One of the cytokines involved in the treatment of immune-mediated inflammatory diseases is interleukin-6 receptor. Dysregulation of this receptor occurs when there is a constant increase of the IL-6 cytokine, causing an increase in binding to the receptor, which promotes inflammation. An influx of binding to the IL-6 receptor can cause inflammation to occur rapidly by activating B cells to produce autoantibodies and over-activating fibroblasts, leading to increased tissue inflammation. This dysregulation can also contribute to Regulatory T cell inhibition, causing inflammation in the body to lack regulation.

To treat diseases that involve the dysregulation of cytokines, a number of treatments are being used and studied. A common method of treating immune-mediated inflammatory diseases is to give monoclonal antibodies that are specific for the IL-6 receptor. Introducing this type of antibody allows it to bind to the IL-6 receptor, which prevents the binding of IL-6 and its dysregulation of the receptor.

Because of the nature of cytokine's pleiotropy, this introduces potential obstacles to utilizing cytokines and cytokine receptors in pharmaceutical and clinical applications. This is because the ability for cytokines to be able to interact with multiple cell types makes it difficult to utilize their characteristics in a clinical setting.

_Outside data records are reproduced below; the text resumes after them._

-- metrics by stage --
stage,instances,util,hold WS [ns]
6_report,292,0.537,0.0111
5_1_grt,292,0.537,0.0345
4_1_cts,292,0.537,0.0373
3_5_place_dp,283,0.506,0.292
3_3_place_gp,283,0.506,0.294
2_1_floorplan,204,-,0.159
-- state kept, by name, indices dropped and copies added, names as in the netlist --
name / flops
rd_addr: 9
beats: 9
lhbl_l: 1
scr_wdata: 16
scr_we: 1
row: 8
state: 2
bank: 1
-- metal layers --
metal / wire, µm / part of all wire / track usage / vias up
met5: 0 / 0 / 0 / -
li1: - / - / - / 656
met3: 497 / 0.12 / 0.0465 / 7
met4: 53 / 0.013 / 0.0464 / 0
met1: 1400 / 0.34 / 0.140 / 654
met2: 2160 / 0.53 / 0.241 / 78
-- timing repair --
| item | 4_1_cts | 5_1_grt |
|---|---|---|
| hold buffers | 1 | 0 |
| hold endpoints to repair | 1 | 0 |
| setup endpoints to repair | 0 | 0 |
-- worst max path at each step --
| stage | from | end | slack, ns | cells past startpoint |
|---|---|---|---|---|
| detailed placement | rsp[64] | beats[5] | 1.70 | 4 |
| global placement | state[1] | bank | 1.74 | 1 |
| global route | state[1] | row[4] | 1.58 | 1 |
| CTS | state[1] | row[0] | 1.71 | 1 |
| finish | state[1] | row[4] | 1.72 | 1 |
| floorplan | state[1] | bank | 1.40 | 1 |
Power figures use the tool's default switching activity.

Erythropoietin is sent by the kidneys to stimulate red blood cell production in the bone marrow

Since cytokine receptors play a role in haematopoiesis, cytokine receptors have also been a common topic to study in the treatment of hematopoietic disorders such as anemia. A major cytokine and cytokine receptor in the process of haematopoiesis is erythropoietin and the erythropoietin receptor. Both have important roles in activating and maintaining red blood cell production. Scientists have studied the uses of stimulating erythropoietin and the erythropoietin receptor for the production of red blood cells in diseases such as kidney disease or certain types of anemia.